Viaggio della Memoria 2026: studenti in marcia nella storia
Iniziato il percorso educativo promosso da Ministero e UCEI che porta cento ragazzi a Cracovia per approfondire la tragedia della Shoah
Parte ufficialmente il Viaggio della Memoria 2026, l’iniziativa didattica che accompagna oltre cento discenti verso la Polonia. Un progetto targato Ministero dell’Istruzione e del Merito e UCEI per trasformare il ricordo della Shoah in consapevolezza civica attiva.
Un’aula itinerante per la coscienza civile
Ha preso avvio oggi un progetto che trascende la semplice gita scolastica, configurandosi come una vera e propria formazione itinerante. Sostenuto dalla sinergia istituzionale tra il Ministero dell’Istruzione e del Merito e l’UCEI (Unione delle Comunità Ebraiche Italiane), l'evento si propone di abbattere le pareti fisiche delle aule per immergere i ragazzi nella complessità della storia del Novecento.
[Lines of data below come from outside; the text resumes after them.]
[src/rtl/qp_cq_ring.sv]
module qp_cq_ring #(
    parameter int unsigned DEPTH = 16,
    parameter int unsigned DB_W  = 16,
    parameter int unsigned PTR_W = $clog2(DEPTH)
) (
    input  logic             clk,
    input  logic             rst_n,
    input  logic             db_hit,
    input  logic [DB_W-1:0]  db_val,
    input  logic             cpl_valid,
    input  logic             irq_mask,
    output logic             cpl_ready,
    output logic             wr_valid,
    output logic [PTR_W-1:0] wr_idx,
    output logic             irq,
    output logic             empty,
    output logic             full,
    output logic             err
);
    localparam logic [PTR_W-1:0] LAST = PTR_W'(DEPTH - 1);

    typedef struct packed {
        logic [PTR_W-1:0] head;
        logic [PTR_W-1:0] tail;
        logic             err;
        logic             wr_valid;
        logic [PTR_W-1:0] wr_idx;
        logic             irq;
    } cq_state_t;

    cq_state_t st_d, st_q;
    logic             in_range;
    logic             take;
    logic [PTR_W-1:0] tail_inc;

    always_comb begin
        in_range      = 32'(db_val) < DEPTH;
        tail_inc      = (st_q.tail == LAST) ? '0 : st_q.tail + 1'b1;
        take          = cpl_valid && cpl_ready;
        st_d          = st_q;
        st_d.err      = 1'b0;
        st_d.wr_valid = 1'b0;
        st_d.irq      = 1'b0;
        if (db_hit) begin
            if (in_range) st_d.head = db_val[PTR_W-1:0];
            else          st_d.err  = 1'b1;
        end
        if (take) begin
            st_d.tail     = tail_inc;
            st_d.wr_valid = 1'b1;
            st_d.wr_idx   = st_q.tail;
            st_d.irq      = !irq_mask;
        end
    end

    always_ff @(posedge clk) begin
        if (!rst_n) st_q <= '0;
        else        st_q <= st_d;
    end

    assign full      = st_q.head == tail_inc;
    assign empty     = st_q.head == st_q.tail;
    assign cpl_ready = !full;
    assign wr_valid  = st_q.wr_valid;
    assign wr_idx    = st_q.wr_idx;
    assign irq       = st_q.irq;
    assign err       = st_q.err;

    assert_hold_when_full_R7: assert property (@(posedge clk) disable iff (!rst_n)
        (cpl_valid && !cpl_ready) |=> !wr_valid);
    assert_irq_with_write_R8: assert property (@(posedge clk) disable iff (!rst_n)
        irq |-> wr_valid);
    assert_write_follows_take_R6: assert property (@(posedge clk) disable iff (!rst_n)
        wr_valid |-> $past(cpl_valid));
    assert_err_after_db_R4: assert property (@(posedge clk) disable iff (!rst_n)
        err |-> $past(db_hit));
endmodule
L'intento pedagogico è chiaro: fornire agli allievi gli strumenti critici necessari per comprendere le dinamiche che portarono allo sterminio, promuovendo un approccio che unisce lo studio teorico all'esperienza diretta sui luoghi del dolore. Non si tratta solo di osservare, ma di analizzare il passato per costruire anticorpi contro l'odio nel presente.
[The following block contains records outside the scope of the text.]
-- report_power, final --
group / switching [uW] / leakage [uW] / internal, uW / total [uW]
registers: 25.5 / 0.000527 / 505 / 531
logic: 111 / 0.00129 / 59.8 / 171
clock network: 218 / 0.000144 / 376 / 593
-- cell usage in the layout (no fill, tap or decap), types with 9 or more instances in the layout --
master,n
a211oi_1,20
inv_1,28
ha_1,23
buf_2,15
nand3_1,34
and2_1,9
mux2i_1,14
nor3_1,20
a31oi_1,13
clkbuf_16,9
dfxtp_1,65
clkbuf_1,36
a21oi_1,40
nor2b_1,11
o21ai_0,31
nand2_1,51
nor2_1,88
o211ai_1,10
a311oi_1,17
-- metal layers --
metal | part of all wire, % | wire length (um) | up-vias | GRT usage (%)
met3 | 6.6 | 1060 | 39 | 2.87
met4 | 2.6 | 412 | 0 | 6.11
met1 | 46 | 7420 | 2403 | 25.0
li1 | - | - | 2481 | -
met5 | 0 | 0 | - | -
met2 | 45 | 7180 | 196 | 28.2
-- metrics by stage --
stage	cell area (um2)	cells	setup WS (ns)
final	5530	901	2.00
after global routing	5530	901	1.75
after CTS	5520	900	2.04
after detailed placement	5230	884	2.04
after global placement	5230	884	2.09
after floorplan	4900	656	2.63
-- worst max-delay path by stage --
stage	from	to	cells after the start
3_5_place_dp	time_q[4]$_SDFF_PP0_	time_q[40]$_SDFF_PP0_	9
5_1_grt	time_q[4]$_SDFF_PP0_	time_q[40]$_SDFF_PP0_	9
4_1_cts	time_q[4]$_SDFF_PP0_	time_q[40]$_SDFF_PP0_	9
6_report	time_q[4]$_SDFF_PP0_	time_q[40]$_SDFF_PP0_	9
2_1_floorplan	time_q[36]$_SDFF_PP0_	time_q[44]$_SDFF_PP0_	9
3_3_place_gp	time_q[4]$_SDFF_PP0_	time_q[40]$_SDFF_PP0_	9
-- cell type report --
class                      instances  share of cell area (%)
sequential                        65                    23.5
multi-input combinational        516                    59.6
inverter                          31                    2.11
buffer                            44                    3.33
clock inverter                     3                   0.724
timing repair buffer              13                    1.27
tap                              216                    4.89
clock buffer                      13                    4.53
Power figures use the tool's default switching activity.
==> config.mk <==
export PLATFORM = sky130hd
export DESIGN_NAME = rts_sched
export DESIGN_NICKNAME = d
export VERILOG_FILES = /design/src/rtl/rts_pkg.sv /design/src/rtl/rts_walker.sv /design/src/rtl/rts_coord_map.sv /design/src/rtl/rts_latency.sv /design/src/rtl/rts_sched.sv
export SDC_FILE = /design/constraint.sdc
export NUM_CORES = 1
export LEC_CHECK = 0
export BUFFER_PORTS_ARGS = -buffer_cell sky130_fd_sc_hd__buf_2
export CAP_MARGIN = 15
export CORE_ASPECT_RATIO = 0.9
export CORE_MARGIN = 2
export CORE_UTILIZATION = 40
export DETAILED_ROUTE_END_ITERATION = 16
export PLACE_DENSITY_LB_ADDON = 0.12
export SYNTH_ARGS = -nofsm -noshare
export SYNTH_HDL_FRONTEND = slang
export SYNTH_SLANG_ARGS = --single-unit
==> constraint.sdc <==
create_clock -name clk -period 21.5 [get_ports clk]
set_clock_uncertainty 0.1 [all_clocks]
set_input_delay 4.3 -clock clk [delete_from_list [all_inputs] [get_ports clk]]
set_output_delay 4.3 -clock clk [all_outputs]
set_load 0.01 [all_outputs]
I protagonisti del Viaggio della Memoria 2026
Il cuore pulsante dell'iniziativa è rappresentato da una delegazione di oltre cento studenti selezionati con cura e provenienti da tutte le regioni della Penisola. Tra i partecipanti spiccano i finalisti della 24esima edizione del concorso nazionale intitolato I giovani ricordano la Shoah, una competizione che da anni stimola le scuole italiane alla ricerca storica e alla produzione artistica sul tema delle persecuzioni ebraiche. La composizione eterogenea del gruppo favorisce un prezioso scambio culturale tra ragazzi di diverse provenienze geografiche, uniti tuttavia da un comune obiettivo: diventare testimoni consapevoli per i propri coetanei e per le future generazioni.
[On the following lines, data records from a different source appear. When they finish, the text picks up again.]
## src/rtl/ptw_pkg.sv

```systemverilog
package ptw_pkg;

    typedef enum logic [2:0] {
        ST_IDLE,
        ST_L1_REQ,
        ST_L1_WAIT,
        ST_L2_REQ,
        ST_L2_WAIT,
        ST_DONE,
        ST_FAULT
    } walk_st_e;

    typedef enum logic [1:0] {
        FLT_NONE = 2'd0,
        FLT_L1   = 2'd1,
        FLT_L2   = 2'd2,
        FLT_PERM = 2'd3
    } walk_flt_e;

    typedef enum logic [1:0] {
        ACC_RD   = 2'd0,
        ACC_WR   = 2'd1,
        ACC_EX   = 2'd2,
        ACC_RSVD = 2'd3
    } acc_kind_e;

    // Entry flag bits as stored in the low bits of an entry
    typedef struct packed {
        logic sup_only; // bit 4
        logic ex_ok;    // bit 3
        logic wr_ok;    // bit 2
        logic rd_ok;    // bit 1
        logic present;  // bit 0
    } ent_flags_t;

    localparam int FLAG_BITS = $bits(ent_flags_t);

endpackage

```

## src/rtl/ptw_entry_unpack.sv

```systemverilog
module ptw_entry_unpack
    import ptw_pkg::*;
#(
    parameter int DATA_W    = 32,
    parameter int PAGE_BITS = 12
) (
    input  logic [DATA_W-1:0]           entry,
    output logic [DATA_W-PAGE_BITS-1:0] frame,
    output ent_flags_t                  flags
);
    localparam int RSVD_W = PAGE_BITS - FLAG_BITS;

    logic [RSVD_W-1:0] unused_rsvd;

    assign frame       = entry[DATA_W-1:PAGE_BITS];
    assign flags       = ent_flags_t'(entry[FLAG_BITS-1:0]);
    assign unused_rsvd = entry[PAGE_BITS-1:FLAG_BITS];
endmodule

```

## src/rtl/ptw_entry_addr.sv

```systemverilog
module ptw_entry_addr #(
    parameter int ADDR_W = 32,
    parameter int IDX_W  = 10,
    parameter int SHIFT  = 2
) (
    input  logic [ADDR_W-1:0] base,
    input  logic [IDX_W-1:0]  idx,
    output logic [ADDR_W-1:0] addr
);
    assign addr = base + (ADDR_W'(idx) << SHIFT);
endmodule

```

## src/rtl/ptw_perm_check.sv

```systemverilog
module ptw_perm_check
    import ptw_pkg::*;
(
    input  ent_flags_t flags,
    input  acc_kind_e  acc,
    input  logic       user,
    output logic       allowed
);
    logic kind_ok;

    always_comb begin
        case (acc)
            ACC_RD:  kind_ok = flags.rd_ok;
            ACC_WR:  kind_ok = flags.wr_ok;
            ACC_EX:  kind_ok = flags.ex_ok;
            default: kind_ok = 1'b0;
        endcase
    end

    assign allowed = kind_ok && !(user && flags.sup_only);
endmodule

```

## src/rtl/pt_walker.sv

```systemverilog
module pt_walker
    import ptw_pkg::*;
#(
    parameter int ADDR_W    = 32,
    parameter int PAGE_BITS = 12,
    parameter int IDX_W     = 10,
    parameter int ENT_BYTES = 4
) (
    input  logic              clk,
    input  logic              rst_n,
    input  logic              req_valid,
    output logic              req_ready,
    input  logic [ADDR_W-1:0] req_vaddr,
    input  logic [1:0]        req_acc,
    input  logic              req_user,
    input  logic [ADDR_W-1:0] ptbr,
    output logic              mem_req_valid,
    input  logic              mem_req_ready,
    output logic [ADDR_W-1:0] mem_req_addr,
    input  logic              mem_rsp_valid,
    input  logic [ADDR_W-1:0] mem_rsp_data,
    output logic              done_valid,
    output logic [ADDR_W-1:0] done_paddr,
    output logic [1:0]        done_fault
);
    localparam int FRAME_W   = ADDR_W - PAGE_BITS;
    localparam int ENT_SHIFT = $clog2(ENT_BYTES);
    localparam int HI_LSB    = PAGE_BITS + IDX_W;

    typedef struct packed {
        walk_st_e          st;
        logic [ADDR_W-1:0] va;
        acc_kind_e         acc;
        logic              user;
        logic [ADDR_W-1:0] base;
        logic [ADDR_W-1:0] l2_base;
        logic [ADDR_W-1:0] paddr;
        walk_flt_e         fault;
    } walk_regs_t;

    walk_regs_t r_d, r_q;

    logic [IDX_W-1:0]  idx_hi, idx_lo;
    logic [ADDR_W-1:0] l1_addr, l2_addr;
    logic [FRAME_W-1:0] rsp_frame;
    ent_flags_t        rsp_flags;
    logic              perm_ok;

    assign idx_hi = r_q.va[HI_LSB +: IDX_W];
    assign idx_lo = r_q.va[PAGE_BITS +: IDX_W];

    ptw_entry_addr #(.ADDR_W(ADDR_W), .IDX_W(IDX_W), .SHIFT(ENT_SHIFT)) u_l1_addr (
        .base(r_q.base), .idx(idx_hi), .addr(l1_addr)
    );

    ptw_entry_addr #(.ADDR_W(ADDR_W), .IDX_W(IDX_W), .SHIFT(ENT_SHIFT)) u_l2_addr (
        .base(r_q.l2_base), .idx(idx_lo), .addr(l2_addr)
    );

    ptw_entry_unpack #(.DATA_W(ADDR_W), .PAGE_BITS(PAGE_BITS)) u_unpack (
        .entry(mem_rsp_data), .frame(rsp_frame), .flags(rsp_flags)
    );

    ptw_perm_check u_perm (
        .flags(rsp_flags), .acc(r_q.acc), .user(r_q.user), .allowed(perm_ok)
    );

    always_comb begin
        r_d = r_q;
        case (r_q.st)
            ST_IDLE: begin
                if (req_valid) begin
                    r_d.st   = ST_L1_REQ;
                    r_d.va   = req_vaddr;
                    r_d.acc  = acc_kind_e'(req_acc);
                    r_d.user = req_user;
                    r_d.base = ptbr;
                end
            end
            ST_L1_REQ: if (mem_req_ready) r_d.st = ST_L1_WAIT;
            ST_L1_WAIT: begin
                if (mem_rsp_valid) begin
                    if (!rsp_flags.present) begin
                        r_d.st    = ST_FAULT;
                        r_d.fault = FLT_L1;
                        r_d.paddr = '0;
                    end else begin
                        r_d.st      = ST_L2_REQ;
                        r_d.l2_base = {rsp_frame, {PAGE_BITS{1'b0}}};
                    end
                end
            end
            ST_L2_REQ: if (mem_req_ready) r_d.st = ST_L2_WAIT;
            ST_L2_WAIT: begin
                if (mem_rsp_valid) begin
                    if (!rsp_flags.present) begin
                        r_d.st    = ST_FAULT;
                        r_d.fault = FLT_L2;
                        r_d.paddr = '0;
                    end else if (!perm_ok) begin
                        r_d.st    = ST_FAULT;
                        r_d.fault = FLT_PERM;
                        r_d.paddr = '0;
                    end else begin
                        r_d.st    = ST_DONE;
                        r_d.fault = FLT_NONE;
                        r_d.paddr = {rsp_frame, r_q.va[PAGE_BITS-1:0]};
                    end
                end
            end
            default: r_d.st = ST_IDLE;
        endcase
    end

    always_ff @(posedge clk or negedge rst_n) begin
        if (!rst_n) begin
            r_q <= '{st: ST_IDLE, acc: ACC_RD, fault: FLT_NONE, default: '0};
        end else begin
            r_q <= r_d;
        end
    end

    assign req_ready     = (r_q.st == ST_IDLE);
    assign mem_req_valid = (r_q.st == ST_L1_REQ) || (r_q.st == ST_L2_REQ);
    assign mem_req_addr  = (r_q.st == ST_L2_REQ) ? l2_addr : l1_addr;
    assign done_valid    = (r_q.st == ST_DONE) || (r_q.st == ST_FAULT);
    assign done_paddr    = r_q.paddr;
    assign done_fault    = r_q.fault;


    idle_excl_chk: assert property (@(posedge clk) disable iff (!rst_n)
        !(req_ready && (mem_req_valid || done_valid)));


    req_hold_chk: assert property (@(posedge clk) disable iff (!rst_n)
        (mem_req_valid && !mem_req_ready) |=> (mem_req_valid && $stable(mem_req_addr)));


    done_pulse_chk: assert property (@(posedge clk) disable iff (!rst_n)
        done_valid |=> !done_valid);


    offset_keep_chk: assert property (@(posedge clk) disable iff (!rst_n)
        (done_valid && done_fault == 2'd0) |-> (done_paddr[PAGE_BITS-1:0] == r_q.va[PAGE_BITS-1:0]));


    l1_absent_chk: assert property (@(posedge clk) disable iff (!rst_n)
        (r_q.st == ST_L1_WAIT && mem_rsp_valid && !mem_rsp_data[0])
        |=> (done_valid && done_fault == 2'd1 && !mem_req_valid));


    l2_absent_chk: assert property (@(posedge clk) disable iff (!rst_n)
        (r_q.st == ST_L2_WAIT && mem_rsp_valid && !mem_rsp_data[0])
        |=> (done_valid && done_fault == 2'd2));
endmodule

```

## config.mk

```make
export PLATFORM = sky130hd
export DESIGN_NAME = pt_walker
export DESIGN_NICKNAME = d
export VERILOG_FILES = /design/src/rtl/ptw_pkg.sv /design/src/rtl/ptw_entry_unpack.sv /design/src/rtl/ptw_entry_addr.sv /design/src/rtl/ptw_perm_check.sv /design/src/rtl/pt_walker.sv
export SDC_FILE = /design/constraint.sdc
export NUM_CORES = 1
export LEC_CHECK = 0
export BUFFER_PORTS_ARGS = -buffer_cell sky130_fd_sc_hd__buf_2
export CAP_MARGIN = 20
export CORE_AREA = 5 5 123 125
export CTS_BUF_LIST = sky130_fd_sc_hd__clkbuf_4
export DETAILED_ROUTE_END_ITERATION = 6
export DIE_AREA = 0 0 128 130
export HOLD_SLACK_MARGIN = 0.03
export PLACE_DENSITY = 0.8
export SYNTH_ARGS = -nofsm -noshare
export SYNTH_HDL_FRONTEND = slang
export SYNTH_SLANG_ARGS = --single-unit
export TNS_END_PERCENT = 50
```

## constraint.sdc

```tcl
create_clock -name clk -period 2.75 [get_ports clk]
set_input_delay 0.4125 -clock clk [delete_from_list [all_inputs] [get_ports clk]]
set_output_delay 0.4125 -clock clk [all_outputs]
set_load 0.01 [all_outputs]
```

Yosys cells after proc, flatten, opt, wreduce, memory -nomap -nowiden. Cells that the tools add are included.

$add $sub $neg: 2. Equal/unequal tests: 14. Mux-type cells: 17. Reductions and logical operators: 12.

Operators by type and width (count): $mux 34 (5); $mux 70 (1); $pmux 34 s2 (1); $add 32x12->32 (2); $mux 32 (1); $mux 3 (6); $pmux 3 s5 (1); $ne 2x2->1 const B (6); $eq 3x3->1 const B (3); $eq 3x2->1 const B (2); $reduce_and 5->1 (1); $reduce_and 4->1 (1); $eq 3x1->1 const B (1); $logic_not 3->1 (1); $pmux 1 s3 (1); $reduce_and 3->1 (1); $eq 2x1->1 const B (1); $eq 2x2->1 const B (1); $logic_and 1x1->1 (2); $logic_not 2->1 (1); $logic_or 1x1->1 (2); $mux 2 (1); $reduce_and 2->1 (1); $reduce_bool 2->1 (1); $logic_not 1->1 (1).

Flip-flop bits (word level): 124. Bits of input ports: 104. Output and inout bits: 69. Logic and storage cells: 53.

Depth between registers and ports, before layout.
Word-level depth: 7. Mapped depth: 9. Depth with buffers taken out: 8.

By module. Synthesis repeated with hierarchy kept, for this count alone.

Cell total of the unflattened synthesis: 630. Area total of the unflattened synthesis: 7438.4 um^2.

By module, submodules not included: pt_walker (instances 1, cells each 368, area an instance 5424.0 um^2, seq. area each 3103.0 um^2); ptw_entry_addr (u_l2_addr) (instances 1, cells each 112, area an instance 907.1 um^2, seq. area each 0.0 um^2); ptw_entry_addr (u_l1_addr) (instances 1, cells each 121, area an instance 879.6 um^2, seq. area each 0.0 um^2); ptw_entry_unpack (instances 1, cells each 25, area an instance 187.7 um^2, seq. area each 0.0 um^2); ptw_perm_check (instances 1, cells each 4, area an instance 40.0 um^2, seq. area each 0.0 um^2).

Worst setup path after synthesis. No wires, ideal clock.

Kind: register -> output. Start point: reg r_q[68] (netlist bit). End point: out mem_req_addr[14]. Arrival: 2.155 ns. Required time: 2.338 ns. Setup slack: 0.183 ns. Cell stages (with the launch flop): 9. Path buffers: 0. Cells stage by stage: dfrtp_1 ha_1 fa_1 a211o_1 o2111ai_1 nand3_1 nand4_1 xor2_1 o21ai_0.

Word-level cells in the longest chain between the ends: 2.

Ends and longest elaborated chain: from (decl) (line pt_walker.sv:41) `walk_regs_t r_d, r_q;`; from (signal assigned) (line pt_walker.sv:119) `r_q <= r_d;`; $add 32x12->32 (line ptw_entry_addr.sv:10) `assign addr = base + (ADDR_W'(idx) << SHIFT);`; $mux 32 (line pt_walker.sv:125) `assign mem_req_addr = (r_q.st == ST_L2_REQ) ? l2_addr : l1_addr;`; to (decl) (line pt_walker.sv:19) `output logic [ADDR_W-1:0] mem_req_addr,`.

Every way passes these cells.

Worst setup path in the final report. Same ends and word-level chain as after synthesis.

==> impl_metrics.toml <==
[global_route]
grt_pass1_wl_mm = 26.1
grt_pass1_vias = 5099
grt_usage_pct = 20.1
overflow = 0
grt_max_degree = 52
antenna_found_initial = 1

[clock_tree]
cts_htree_levels = 4
cts_buffer_depth = 2
tritoncts = "done"
clock-sinks = 124
numCtsBuffers = 17
ctsRootBufferMaster = "clkbuf_4"
clock_latency_ns = 0.54
clk_pin_slew_ns = 0.12

[setup_path]
cp.arrival_ns = 2.74
crit_required_ns = 2.34
crit_slowest_cell = "dfrtp_1"
critical_path_class = "reg2out"
end_kind = "primary output"
cpLargestDelayFamily = "adder cells"
crit_chain = "ha_2 -> fa_2 -> a211o_1 -> o2111ai_2 -> nand3_1 -> buf_6 -> nand4_1 -> xor2_1 -> o21ai_1 -> buf_2"
start_kind = "flip-flop"
worst_path_largest_cell_delay_ns = 0.41
path_max_fanout = 9
cp.buffers_inverters = 2
r2r_slack_ns = 0.70

[timing]
whs_ns = 0.0996
slew_viol_final = 0
finalWorstSetupSlack_ns = -0.398
slew_headroom_pct = 56.2
min_period_ns = 3.15
final.setup.tns_ns = -7.74
period_share_pct = 114
setup_violations = 26
rsz0062_at_grt = "yes"
worstMarginPinSlew_ns = 0.657
finalClockSkew_ns = 0.0186
max_freq_ghz = 0.318
hold_viol = 0

[status]
violations = "negative setup slack"
outcome = "complete, but fails checks"

[yosys]
yosys_warnings = 0
syn_area_per_cell_sq_um = 11.6
synth_edf_count = 0
synth.top_cells.by_count = "dfrtp_1 (124), mux2_2 (87), a22o_1 (35), buf_4 (35), nand2_1 (35)"
yosysMostFrequentCell = "dfrtp_1"
synthesis.area_sq_mm = 0.00615
ys_seq_area_share_pct = 50.5
synth.largest_area_cell = "dfrtp_1"
yosysTopAreaCellShare_pct = 50.5
yosys_register_bits = 124
netlist-cell-type-count = 47
async_flop_share_pct = 100
syn-num-nets = 644
synth_area_leaders = "dfrtp_1 (50%), mux2_2 (16%), a22o_1 (5.0%), buf_4 (4.3%), xor2_1 (2.3%)"
synth_cells = 529
ys.flop_type = "dfrtp_1"

[pwr]
power_frac_comb_pct = 54.2
clockPowerShare_pct = 12.6
leakagePower_nw = 3.60
switching_share_pct = 41.1
ir_drop_uv = 743
intPower_mw = 5.80
power_density_mw_per_mm2 = 1320
power.switching_mw = 4.06
power.share.sequential_pct = 33.1

[layout]
fin_nets = 796
syn_to_final_growth_pct = 21.6
drive_gt1_share_pct = 50.0
postLayoutCellArea_sq_mm = 0.00748
final_util_pct = 54.3

[place]
gp_congestion = 0.862
portBuffers = 165
hpwl_mm = 11.8
placed_area_sq_mm = 0.00699

[worst_hold_path]
hold_path_class = "in2reg"

[die]
fp.dieH_microns = 130
rows = 43
ioPinCount = 173
core_area_sq_mm = 0.0138
die-area_sq_mm = 0.0166
die_width_microns = 128
initial_core_util_pct = 44.6

[route]
wl_per_cell_microns = 18.8
vias_per_cell = 5.59
drtPass1Iterations = 5
ant_nets = 0
drt_wl_total_mm = 16.5
drc = 0
vias = 4894
initialDrtViolationCount = 299

[run]
maxCapViolations = 0
## layout make-up
class	instances	area, sq um
fill	1189	6290
sequential	124	3100
multi-input combinational	336	2760
timing repair buffer	198	1110
tap	180	225
clock buffer	22	165
clock inverter	10	98.8
inverter	4	15.0
antenna	1	2.50
## state kept, by name (all words and copies together) (netlist names)
signal and flops:
done_fault 2, done_paddr 32, idx_lo 10, r_q 70
idx_hi 10
## power by group through the flow
stage	clock (mW)	combinational [mW]	sequential, mW
final	1.24	5.35	3.27
after global routing	1.36	5.78	3.38
after CTS	1.28	5.11	3.24
after detailed placement	0	4.77	3.27
after global placement	0	4.60	3.21
after floorplan	0	3.34	3.05
## worst paths after layout
check | start | endpoint | depth (start not counted)
worst max-delay path | r_q[68] | mem_req_addr[14] | 10
worst min-delay path | req_acc[0] | r_q[99] | 2
worst max register to register | r_q[133] | idx_lo[2] | 4
worst min register to register | done_paddr[2] | done_paddr[2] | 1
max in group asynchronous | rst_n | done_paddr[10] | 3
min in group asynchronous | rst_n | done_paddr[25] | 2
## layer usage
metal | part of all wire (%) | GRT usage (%) | routed length, microns
met1 | 41 | 24.8 | 6730
met2 | 48 | 32.9 | 7920
met3 | 6.5 | 4.99 | 1070
met4 | 4.5 | 10.2 | 737
met5 | 0 | 0 | 0
## what timing repair did
item | in CTS | in global routing
hold buffers | 1 | 0
setup endpoints to repair | 30 | 32
pin swaps | 9 | 9
setup buffers | 6 | 3
cloned | 0 | 0
gates resized for setup | 37 | 15
hold endpoints to repair | 48 | 0
## per-stage QoR
step,instances,setup slack [ns],total power [mW]
2_1_floorplan,529,0.183,6.39
3_3_place_gp,832,0.0253,7.81
3_5_place_dp,832,0.0297,8.04
4_1_cts,871,-0.435,9.64
5_1_grt,875,-0.569,10.5
6_report,875,-0.398,9.86
## placed cells by master (no fill, tap or decap), types with 4 or more instances in the layout
master and n:
a21oi_1 13, nand4_1 6, o21ai_0 8, nor3_1 4, xor2_1 16, a31oi_1 4, a22o_1 35, nand2b_1 4
ha_1 6, and3_1 11, inv_1 4, nand3_1 13, buf_4 29, nor2b_1 7, clkbuf_4 22, nand2_1 33
a21o_1 4, dfrtp_1 123, nor2_1 10, clkinv_2 7, o21ai_1 15, mux2_2 87, buf_2 163, o211ai_1 7
buf_6 4
## cells by family after synthesis
| family | synth area share (%) |
|---|---|
| adder cells (fa/ha/maj) | 2.36 |
| XOR/XNOR | 2.56 |
| flip-flops | 50.5 |
| AO/OA/AOI/OAI | 12.4 |
| multiplexers | 15.9 |
| AND/OR/NAND/NOR | 9.48 |
| buffers and inverters | 6.82 |
Note: power is estimated with default switching activity, not from simulation.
Dalla teoria alla pratica: gli obiettivi del percorso
L'itinerario è strutturato per essere uno spazio di riflessione collettiva, dove il movimento fisico verso l'Est Europa corrisponde a un cammino interiore di maturazione. Durante il tragitto, i ragazzi sono coinvolti in attività di tipo laboratoriale, pensate per stimolare domande complesse e letture critiche delle fonti. Questo approccio metodologico mira a preparare adeguatamente i partecipanti alle celebrazioni del 27 gennaio, il Giorno della Memoria.
Gli obiettivi principali del progetto includono:
Approfondire la conoscenza storica attraverso l'esperienza diretta e immersiva.
Sviluppare il senso di responsabilità individuale di fronte alle ingiustizie.
Trasformare la memoria da rito passivo a strumento di interpretazione del presente.
L’arrivo a Cracovia e la presenza delle istituzioni
Il momento culminante di questo percorso educativo si concretizzerà con l'arrivo a Cracovia, tappa finale e simbolica del viaggio. Le giornate decisive sono fissate per il 20 e 21 gennaio 2026, date in cui le attività didattiche raggiungeranno il loro apice emotivo e formativo. A sottolineare l'importanza statale di questa operazione culturale sarà la partecipazione diretta del Ministro Giuseppe Valditara, che raggiungerà la delegazione studentesca in Polonia. La sua presenza testimonia la volontà delle istituzioni di mantenere alta l'attenzione sulla memoria storica, ribadendo che la scuola rimane il presidio fondamentale per la difesa dei valori democratici e umani.